A typical batting tee includes a base, and an elongated stand attached to the base, which includes a cradle or the like feature for receiving a ball, such as a baseball or a softball.
In order to practice batting, a ball is placed in the cradle for the batter to hit with a bat. Thereafter, another ball could be placed in the cradle for another hit, or the same ball could be recovered and placed in the cradle for another hit if only one ball is available, for example.
To recover the ball, a batter who is practicing alone, would have to leave the location of the tee, recover the ball, place the ball back in the cradle and then hit the ball again. The recovery process is time consuming, tiring, and, unlike batting, “boring” for the practicing batter. Thus, it has been observed that a young batter who is practicing alone, tends to cut his practice short when ball recovery after every hit is necessary.
To overcome this problem, a batting tee with an automatic return mechanism has been proposed by Huang, US 2007/0049426.

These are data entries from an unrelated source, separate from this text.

$ cat src/rtl/seq_alu_pipe.sv
// seq_alu_pipe: two-stage pipelined ALU with valid/ready handshakes, flags, tag pass-through and accumulator.
// Optional build macro SEQ_ALU_SAT_EN makes ADD, SUB and ACC saturate (signed) instead of wrapping.
module seq_alu_pipe #(
    parameter int WIDTH = 8,
    parameter int TAG_W = 4
) (
    input  logic             clk,
    input  logic             rst_n,
    input  logic             en_i,
    input  logic             in_valid_i,
    output logic             in_ready_o,
    input  logic [WIDTH-1:0] a_i,
    input  logic [WIDTH-1:0] b_i,
    input  logic [3:0]       opcode_i,
    input  logic [TAG_W-1:0] in_tag_i,
    output logic             out_valid_o,
    input  logic             out_ready_i,
    output logic [WIDTH-1:0] result_o,
    output logic [TAG_W-1:0] out_tag_o,
    output logic [3:0]       flags_o
);
    localparam int SH_W = $clog2(WIDTH);
    localparam int M = WIDTH - 1;

    logic             s1_valid_q, s2_valid_q;
    logic [WIDTH-1:0] a_q, b_q, res_q, acc_q;
    logic [3:0]       op_q, flg_q;
    logic [TAG_W-1:0] tag1_q, tag2_q;
    logic [WIDTH-1:0] res_d, acc_d;
    logic [3:0]       flg_d;
    logic             s1_adv, s2_adv, c, v;
    logic [SH_W-1:0]  sh;
    logic [WIDTH:0]   add_w, sub_w, acc_w, shl_w, shr_w, asr_w;
    logic [2*WIDTH-1:0] mul_w;
    logic [WIDTH-1:0] rol_w, ror_w, add_r, sub_r, acc_r;
    logic             add_v, sub_v, acc_v;

    assign s2_adv = en_i & (~s2_valid_q | out_ready_i);
    assign s1_adv = s2_adv | (en_i & ~s1_valid_q);
    assign in_ready_o = rst_n & s1_adv;
    assign out_valid_o = s2_valid_q;
    assign result_o = res_q;
    assign out_tag_o = tag2_q;
    assign flags_o = flg_q;

    assign sh = b_q[SH_W-1:0];
    assign add_w = {1'b0, a_q} + {1'b0, b_q};
    assign sub_w = {1'b0, a_q} - {1'b0, b_q};
    assign acc_w = {1'b0, acc_q} + {1'b0, a_q};
    assign add_v = (a_q[M] == b_q[M]) & (add_w[M] != a_q[M]);
    assign sub_v = (a_q[M] != b_q[M]) & (sub_w[M] != a_q[M]);
    assign acc_v = (acc_q[M] == a_q[M]) & (acc_w[M] != acc_q[M]);
    // The extra bit below/above the operand catches the last bit shifted out as carry.
    assign shl_w = {1'b0, a_q} << sh;
    assign shr_w = {a_q, 1'b0} >> sh;
    assign asr_w = $signed({a_q, 1'b0}) >>> sh;
    assign rol_w = (a_q << sh) | (a_q >> (WIDTH - sh));
    assign ror_w = (a_q >> sh) | (a_q << (WIDTH - sh));
    assign mul_w = a_q * b_q;

`ifdef SEQ_ALU_SAT_EN
    localparam logic [WIDTH-1:0] SMAX = {1'b0, {(WIDTH-1){1'b1}}};
    localparam logic [WIDTH-1:0] SMIN = ~SMAX;
    assign add_r = add_v ? (a_q[M] ? SMIN : SMAX) : add_w[M:0];
    assign sub_r = sub_v ? (a_q[M] ? SMIN : SMAX) : sub_w[M:0];
    assign acc_r = acc_v ? (acc_q[M] ? SMIN : SMAX) : acc_w[M:0];
`else
    assign add_r = add_w[M:0];
    assign sub_r = sub_w[M:0];
    assign acc_r = acc_w[M:0];
`endif

    // ALU on the S1 registers: result, flags and the accumulator value this op would leave behind
    always_comb begin
        res_d = '0;
        c = 1'b0;
        v = 1'b0;
        acc_d = acc_q;
        case (op_q)
            4'h0: begin res_d = add_r; c = add_w[WIDTH]; v = add_v; end
            4'h1: begin res_d = sub_r; c = ~sub_w[WIDTH]; v = sub_v; end
            4'h2: res_d = a_q & b_q;
            4'h3: res_d = a_q | b_q;
            4'h4: res_d = a_q ^ b_q;
            4'h5: res_d = ~a_q;
            4'h6: {c, res_d} = shl_w;
            4'h7: {res_d, c} = shr_w;
            4'h8: {res_d, c} = asr_w;
            4'h9: res_d = rol_w;
            4'hA: res_d = ror_w;
            4'hB: begin res_d = a_q; c = ~sub_w[WIDTH]; v = sub_v; end
            4'hC: begin res_d = mul_w[M:0]; c = |mul_w[2*WIDTH-1:WIDTH]; end
            4'hD: begin res_d = acc_r; c = acc_w[WIDTH]; v = acc_v; acc_d = acc_r; end
            4'hE: acc_d = '0;
            default: res_d = b_q;
        endcase
        flg_d = (op_q == 4'hB) ? {sub_w[M], a_q == b_q, c, v} : {res_d[M], res_d == '0, c, v};
    end

    // Pipeline registers; acc moves with its op into S2 so consecutive ACC ops chain
    always_ff @(posedge clk or negedge rst_n) begin
        if (!rst_n) begin
            s1_valid_q <= 1'b0;
            s2_valid_q <= 1'b0;
            a_q <= '0;
            b_q <= '0;
            op_q <= '0;
            tag1_q <= '0;
            res_q <= '0;
            flg_q <= '0;
            tag2_q <= '0;
            acc_q <= '0;
        end else begin
            if (s1_adv) begin
                s1_valid_q <= in_valid_i;
                a_q <= a_i;
                b_q <= b_i;
                op_q <= opcode_i;
                tag1_q <= in_tag_i;
            end
            if (s2_adv) begin
                s2_valid_q <= s1_valid_q;
                if (s1_valid_q) begin
                    res_q <= res_d;
                    flg_q <= flg_d;
                    tag2_q <= tag1_q;
                    acc_q <= acc_d;
                end
            end
        end
    end
endmodule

Huang discloses a batting tee that includes a base, a height adjustable post attached to the base, a swing mechanism, a return mechanism located at the top of the post, a rod axially connected to the swing mechanism, and a baseball connected to an end of the rod. The return mechanism of Huang includes a mechanical energy storage device such as a spring. When the baseball is stricken by the batter, the rod is angularly displaced, and then the baseball is returned to its standby position by the return mechanism ready for the next swing.

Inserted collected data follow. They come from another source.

File: src/rtl/div_unit.sv
// Iterative radix-2 restoring divide/remainder unit (DIV, DIVU, REM, REMU) for the execute stage.
// Optional DIV_FASTPATH_EN: zero-divisor and signed-overflow cases finish at the accept edge.
module div_unit #(
    parameter int unsigned WIDTH = 32
) (
    input  logic             iCLK,
    input  logic             iRST,
    input  logic             iStart,
    input  logic             iFlush,
    input  logic [4:0]       iControl,
    input  logic [WIDTH-1:0] iA,
    input  logic [WIDTH-1:0] iB,
    output logic             oBusy,
    output logic             oDone,
    output logic [WIDTH-1:0] oResult
);

    // Operation codes shared with the ALU decoder.
    localparam logic [4:0] OPDIV  = 5'd10;
    localparam logic [4:0] OPDIVU = 5'd11;
    localparam logic [4:0] OPREM  = 5'd12;
    localparam logic [4:0] OPREMU = 5'd13;

    localparam int unsigned CW = $clog2(WIDTH);

    typedef enum logic [1:0] {
        IDLE = 2'd0,
        CALC = 2'd1,
        ADJ  = 2'd2,
        DONE = 2'd3
    } state_t;

    state_t           state, state_n;
    logic [CW-1:0]    cnt, cnt_n;
    logic [WIDTH-1:0] rem, rem_n;
    logic [WIDTH-1:0] quo, quo_n;
    logic [WIDTH-1:0] dvs, dvs_n;
    logic [WIDTH-1:0] result_n;
    logic             op_rem, op_rem_n;
    logic             neg_q, neg_q_n;
    logic             neg_r, neg_r_n;
    logic             busy_n, done_n;

    logic             is_div, is_signed, is_rem_op;
    logic             a_neg, b_neg;
    logic [WIDTH-1:0] a_abs, b_abs;
    logic [WIDTH:0]   shift;
    logic             ge;
`ifdef DIV_FASTPATH_EN
    logic             fast;
    logic [WIDTH-1:0] fast_res;
`endif

    // Operand decode and one restoring step of the datapath.
    always_comb begin
        is_div    = (iControl == OPDIV) || (iControl == OPDIVU) ||
                    (iControl == OPREM) || (iControl == OPREMU);
        is_signed = (iControl == OPDIV) || (iControl == OPREM);
        is_rem_op = (iControl == OPREM) || (iControl == OPREMU);
        a_neg     = is_signed & iA[WIDTH-1];
        b_neg     = is_signed & iB[WIDTH-1];
        a_abs     = a_neg ? -iA : iA;
        b_abs     = b_neg ? -iB : iB;
        shift     = {rem, quo[WIDTH-1]};
        ge        = (shift >= {1'b0, dvs});
`ifdef DIV_FASTPATH_EN
        fast      = (iB == '0) ||
                    (is_signed && (iA == {1'b1, {(WIDTH-1){1'b0}}}) && (iB == '1));
        if (iB == '0)
            fast_res = is_rem_op ? iA : '1;
        else
            fast_res = is_rem_op ? '0 : iA;
`endif
    end

    // Next-state and next-register logic; flush overrides everything but reset.
    always_comb begin
        state_n  = state;
        cnt_n    = cnt;
        rem_n    = rem;
        quo_n    = quo;
        dvs_n    = dvs;
        op_rem_n = op_rem;
        neg_q_n  = neg_q;
        neg_r_n  = neg_r;
        result_n = oResult;

        case (state)
            IDLE, DONE: begin
                state_n = IDLE;
                if (iStart && is_div) begin
                    op_rem_n = is_rem_op;
                    neg_q_n  = a_neg ^ b_neg;
                    neg_r_n  = a_neg;
                    quo_n    = a_abs;
                    rem_n    = '0;
                    dvs_n    = b_abs;
                    cnt_n    = CW'(WIDTH - 1);
                    state_n  = CALC;
`ifdef DIV_FASTPATH_EN
                    if (fast) begin
                        state_n  = DONE;
                        result_n = fast_res;
                    end
`endif
                end
            end
            CALC: begin
                quo_n = {quo[WIDTH-2:0], ge};
                rem_n = ge ? WIDTH'(shift - {1'b0, dvs}) : shift[WIDTH-1:0];
                cnt_n = cnt - CW'(1);
                if (cnt == '0)
                    state_n = ADJ;
            end
            ADJ: begin
                // A zero divisor keeps the all-ones quotient unsigned.
                if (op_rem)
                    result_n = neg_r ? -rem : rem;
                else
                    result_n = (neg_q && (dvs != '0)) ? -quo : quo;
                state_n = DONE;
            end
            default: state_n = IDLE;
        endcase

        if (iFlush) begin
            state_n  = IDLE;
            result_n = oResult;
        end

        busy_n = (state_n == CALC) || (state_n == ADJ);
        done_n = (state_n == DONE);
    end

    always_ff @(posedge iCLK) begin
        if (!iRST) begin
            state   <= IDLE;
            cnt     <= '0;
            rem     <= '0;
            quo     <= '0;
            dvs     <= '0;
            op_rem  <= 1'b0;
            neg_q   <= 1'b0;
            neg_r   <= 1'b0;
            oBusy   <= 1'b0;
            oDone   <= 1'b0;
            oResult <= '0;
        end else begin
            state   <= state_n;
            cnt     <= cnt_n;
            rem     <= rem_n;
            quo     <= quo_n;
            dvs     <= dvs_n;
            op_rem  <= op_rem_n;
            neg_q   <= neg_q_n;
            neg_r   <= neg_r_n;
            oBusy   <= busy_n;
            oDone   <= done_n;
            oResult <= result_n;
        end
    end

endmodule
File: config.mk
export PLATFORM = sky130hd
export DESIGN_NAME = div_unit
export DESIGN_NICKNAME = d
export VERILOG_FILES = /design/src/rtl/div_unit.sv
export SDC_FILE = /design/constraint.sdc
export NUM_CORES = 1
export LEC_CHECK = 0
export ABC_AREA = 1
export CAP_MARGIN = 10
export CORE_MARGIN = 1.5
export CORE_UTILIZATION = 50
export CTS_CLUSTER_SIZE = 16
export DETAILED_ROUTE_END_ITERATION = 8
export GPL_ROUTABILITY_DRIVEN = 0
export PLACE_DENSITY = 0.8
export SYNTH_ARGS = -nofsm -noshare
export SYNTH_HDL_FRONTEND = slang
export SYNTH_SLANG_ARGS = --single-unit
File: constraint.sdc
create_clock -name iCLK -period 2.5 [get_ports iCLK]
set_input_delay 0.5 -clock iCLK [delete_from_list [all_inputs] [get_ports iCLK]]
set_output_delay 0.5 -clock iCLK [all_outputs]
set_load 0.01 [all_outputs]
-- Word-level counts from Yosys, hierarchy flattened
Index checks and enable logic that the tools add are counted.
- register bits after elaboration: 140
- bits of input ports: 73
- output and inout port bits: 34
- word-level logic and storage cells: 65
- add/sub/neg operators: 6
- order comparisons: 1
- eq/ne operators: 11
- mux-type cells: 16
- bitwise logic cells: 4
- reduce and logical (&&, ||, !) cells: 16
- operator list (cell ; number):
    $mux 32 ; 8
    $neg 32->32 ; 4
    $pmux 32 s2 ; 2
    $ge 33x32->1 ; 1
    $reduce_bool 32->1 ; 1
    $sub 32x32->32 ; 1
    $eq 5x4->1 const B ; 4
    $pmux 5 s2 ; 1
    $eq 2x2->1 const B ; 4
    $logic_or 1x1->1 ; 6
    $pmux 2 s3 ; 1
    $reduce_and 2->1 ; 3
    $logic_not 5->1 ; 1
    $mux 5 ; 1
    $sub 5x1->5 const B ; 1
    $eq 2x1->1 const B ; 2
    $mux 2 ; 2
    $and 1x1->1 ; 2
    $logic_and 1x1->1 ; 2
    $logic_not 2->1 ; 1
    $ne 2x2->1 const B ; 1
    $reduce_bool 2->1 ; 1
    $reduce_or 2->1 ; 1
    $mux 1 ; 1
    other kinds (2) ; 2

-- Logic depth before layout (Yosys ltp)
- depth in word-level cells: 10
- depth in mapped cells: 17

-- Worst setup path before layout
No wires, ideal clock.
- kind: reg-to-reg
- start: register state[0]
- end: register oBusy
- data arrival time: 2.010 ns
- data required time: 2.391 ns
- setup slack: 0.380 ns
- stages on the path, launching flop included: 15
- buffers on the path: 2
- period minus slack after synthesis: 2.120 ns
- cells stage by stage: dfxtp_1 -> inv_1 -> ha_1 -> inv_2 -> nor2_1 -> nand2_1 -> or2_1 -> buf_6 -> clkinv_1 -> clkbuf_1 -> nand2_1 -> nand2_1 -> ha_1 -> nand2_1 -> inv_1
- word-level cells in the longest chain between the ends: 6
- elaborated cells on any way between the ends: 11
- ends and longest elaborated chain (item ; RTL line ; RTL):
    start, declared ; 33 ; state_t state, state_n;
    start signal, assigned ; 149 ; state <= state_n;
    $eq 2x2->1 / $logic_not 2->1 (equally long branches) ; 88 ; case (state)
    $reduce_or 2->1 ; 88 ;
    $pmux 2 s3 (*) ; 88 ;
    $mux 2 (*) ; 126 ; if (iFlush) begin
    net state_n[0] ; 33 ;
    $eq 2x1->1 / $eq 2x2->1 (equally long branches) ; 131 ; busy_n = (state_n == CALC) || (state_n == ADJ);
    $logic_or 1x1->1 (*) ; 131 ;
    net busy_n ; 42 ; logic busy_n, done_n;
    end signal, assigned ; 157 ; oBusy <= busy_n;
    end, declared ; 13 ; output logic oBusy,
The timed path passes the listed nets; every way through them passes the cells marked *.
A chain may end at the register's enable or synchronous reset.

-- Worst setup path in the final report
- start: register dvs[3]
- end: register rem[20]
- word-level cells in the longest chain between the ends: 3
- elaborated cells on any way between the ends: 4
- ends and longest elaborated chain (item ; RTL line ; RTL):
    start, declared ; 37 ; logic [WIDTH-1:0] dvs, dvs_n;
    start signal, assigned ; 153 ; dvs <= dvs_n;
    $sub 32x32->32 / $ge 33x32->1 (equally long branches) ; 110, 65 ;
    $mux 32 (*) ; 110 ; rem_n = ge ? WIDTH'(shift - {1'b0, dvs}) : shift[WIDTH-1:0];
    $pmux 32 s2 (*) ; 88 ;
    end signal, assigned ; 151 ; rem <= rem_n;
    end, declared ; 35 ; logic [WIDTH-1:0] rem, rem_n;
Every way passes the cells marked *; elsewhere a longest branch is shown, timed or not.

==> results.cfg <==
[hold_path]
hp-start = dvs[31]$_SDFFE_PN0P_
hold_end = dvs[31]$_SDFFE_PN0P_
worstHoldPathCells = 2
hold_path_class = reg -> reg

[yosys]
async_reset_ff_share_pct = 0
syn_inst = 2134
synth_most_common_cell = nand2_1
synth_nets = 2249
yosysTopAreaCellShare_pct = 23.1
synth_warnings = 0
yosysTopAreaCell = dfxtp_1
yosysUniqueCellTypes = 46
ys_seq_elements = 140
synth_area_leaders = dfxtp_1 (23%), nand2_1 (16%), nand3_1 (9.9%), inv_1 (9.8%), a21oi_1 (8.8%)
synth-edff-count = 0
ys.flop_type = dfxtp_1
synth_seq_area_share_pct = 23.1
syn_avg_cell_area_um2 = 5.68
syn_area_um2 = 12100
synthTopCellsByCount = nand2_1 (523), inv_1 (315), nand3_1 (240)

[routing]
drt_iter0_drc = 1764
vias = 14400
drc_errors = 0
wl_met3_mm = 3.85
wl_mm = 39.9
postRouteAntennaNets = 0
met1_length_mm = 16.9
wl_met2_mm = 17.5
top_layer = met4
firstDrtPassIters = 9
wl_per_cell_um = 15.5
drt-vias-per-instance = 5.60

[worst_setup_path]
startpoint_type = register
slowest_delay_ns = 0.33
arrival_ns = 2.74
path_class = reg -> reg
worstReg2RegEnd = rem[20]$_SDFFE_PN0P_
slowest_stage = ha_1
r2r-start = dvs[3]$_SDFFE_PN0P_
crit_chain = inv_1 -> ha_1 -> nand2_1 -> inv_1 -> nand2_1 -> nand2_1 -> nand2_1 -> nand3_2 -> nand2_1 -> nand2_1 -> nand2_2 -> nand2_2 -> buf_6 -> nand2_1 -> nand3_1 -> a21oi_1
required_ns = 2.85
cp_top_family = simple AND/OR/NAND/NOR gates
crit_buf_inv = 3
worst-path-max-fanout = 17
ff2ff_setup_slack_ns = 0.11
cpMostUsedCell = nand2_1
rr_worst_depth = 16
end_kind = register

[pwr]
power_density_nw_per_um2 = 465
leakagePower_nw = 7.06
peakVddDrop_mv = 0.373

[layout]
antenna_cells = 0
areaGrowthSynthToFinish_pct = 20.4
fin_nets = 2359
final_layout_size_suffix_gt1_share_pct = 6.56
final_cells = 2576
fillCellCount = 2227

[place]
place_ws_ns = -0.0292
dp_cells = 2544
dp_hpwl_mm = 31.0
port_buffers = 106

[grt]
grtUsageTotal_pct = 31.7
grt_max_degree = 79
grt_antenna_before_repair = 0
grt_pass1_vias = 12600
globalRoute.totalOverflow = 0
grt_pass1_wl_mm = 62.9

[sta]
slew_violations = 0
clock_skew_ns = 0.0140
setup_slack_ns = 0.109
fin_crit_sh_pct = 95.6
slew_headroom_pct = 53.3
finalCriticalPeriod_ns = 2.39
whs_ns = 0.473
fmax_ghz = 0.418
setup_viol_count_final = 0
hold_violations = 0
finalSetupTns_ns = 0
tightest_slew_ns = 0.699

[clock_network]
clkSinkCount = 140
clockBufferDepth = 2
clkSlewWorstSetupHoldPaths_ns = 0.07
clkLatencyLatePin_ns = 0.43
clock-root-buffer = clkbuf_16
htree_levels = 4
cts_tree = done
numCtsBuffers = 17
cts_hold_buf = 0

[die]
initial_core_util_pct = 51.3
core_um2 = 23600
pin_count = 107
fp-row-count = 56
die_area_um2 = 25200
die_x_um = 159
die_h_um = 159

[outcome]
status = completed

[flow_run]
max_cap_violations = 0
cells in the final DEF (no fill, tap or decap), types with 31 or more instances in the layout:
cell type,count
nand3_1,240
clkdlybuf4s50_1,105
a21oi_1,214
dfxtp_1,140
nand2_1,522
o21ai_0,169
nor2_1,218
inv_1,315
xor2_1,31
buf_4,51
logic make-up (layout without fill, tap and decap cells):
kind of cell | Yosys count | count (layout) | share of synthesized area (%)
flip-flops | 140 | 140 | 23.1
XOR/XNOR | 51 | 51 | 3.69
adder cells (fa/ha/maj) | 42 | 42 | 4.40
AND/OR/NAND/NOR | 1078 | 1078 | 37.8
AO/OA/AOI/OAI | 420 | 420 | 18.0
buffers and inverters | 403 | 526 | 13.1
state kept, by name, indices dropped and copies added, names as in the netlist:
signal,cells
oDone,1
cnt,5
dvs,32
neg_r,1
op_rem,1
oResult,32
neg_q,1
rem,32
oBusy,1
quo,32
state,2
routing by layer:
metal	up-vias	GRT usage [%]
met2	705	48.9
met5	-	0
met1	6499	43.8
met4	0	13.0
met3	110	4.98
li1	7116	-
layout make-up:
class	instances	area (um^2)	share of cell area, %
Multi-Input combinational cell	1591	7910	54.2
Sequential cell	140	2800	19.2
Timing Repair Buffer	169	1660	11.4
Inverter	325	1220	8.40
Clock buffer	19	433	2.97
Tap cell	319	399	2.74
Clock inverter	13	165	1.13
metrics by stage:
| stage | util (%) | total power [mW] | instance area, um^2 |
|---|---|---|---|
| CTS | 61.0 | 6.70 | 14400 |
| global placement | 58.5 | 4.07 | 13800 |
| detailed placement | 58.5 | 4.11 | 13800 |
| global route | 61.8 | 7.07 | 14600 |
| floorplan | - | 3.54 | 12100 |
| finish | 61.8 | 6.78 | 14600 |
where the power goes:
part | switching [mW] | internal (mW) | total (mW)
sequential | 0.0593 | 2.29 | 2.35
clock | 1.05 | 1.58 | 2.63
combinational | 1.15 | 0.656 | 1.80
worst min-delay path, stage by stage, from the launching register on:
cell and delay, ns:
dfxtp_1 0.31, nand2_1 0.06, a21oi_1 0.05
timing repair:
| action | 4_1_cts | 5_1_grt |
|---|---|---|
| setup endpoints to repair | 0 | 36 |
| setup buffers | 0 | 0 |
| gates resized for setup | 0 | 32 |
worst max-delay path by stage:
stage	from	to	cells after the start
after floorplan	state[0]$_SDFF_PN0_	oBusy$_SDFF_PN0_	14
after global placement	iA[1]	quo[26]$_SDFFE_PN0P_	14
after detailed placement	iA[1]	quo[26]$_SDFFE_PN0P_	14
after CTS	rem[0]$_SDFFE_PN0P_	oResult[28]$_SDFFE_PN0P_	13
after global routing	dvs[21]$_SDFFE_PN0P_	rem[20]$_SDFFE_PN0P_	14
final	dvs[3]$_SDFFE_PN0P_	rem[20]$_SDFFE_PN0P_	16
No activity file was read; power rests on OpenSTA's default activity.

In the tee proposed by Huang, the rod is returned to its standby position when the mechanical energy storage device releases the mechanical energy of the batter's strike (i.e., when the spring element of the return mechanism is unloaded).
In Huang's tee, the rod merely snaps back into the standby position to unload the energy stored in the mechanical energy storage device of the return mechanism. That is, the rate of the return of the arm to its standby position is not controlled.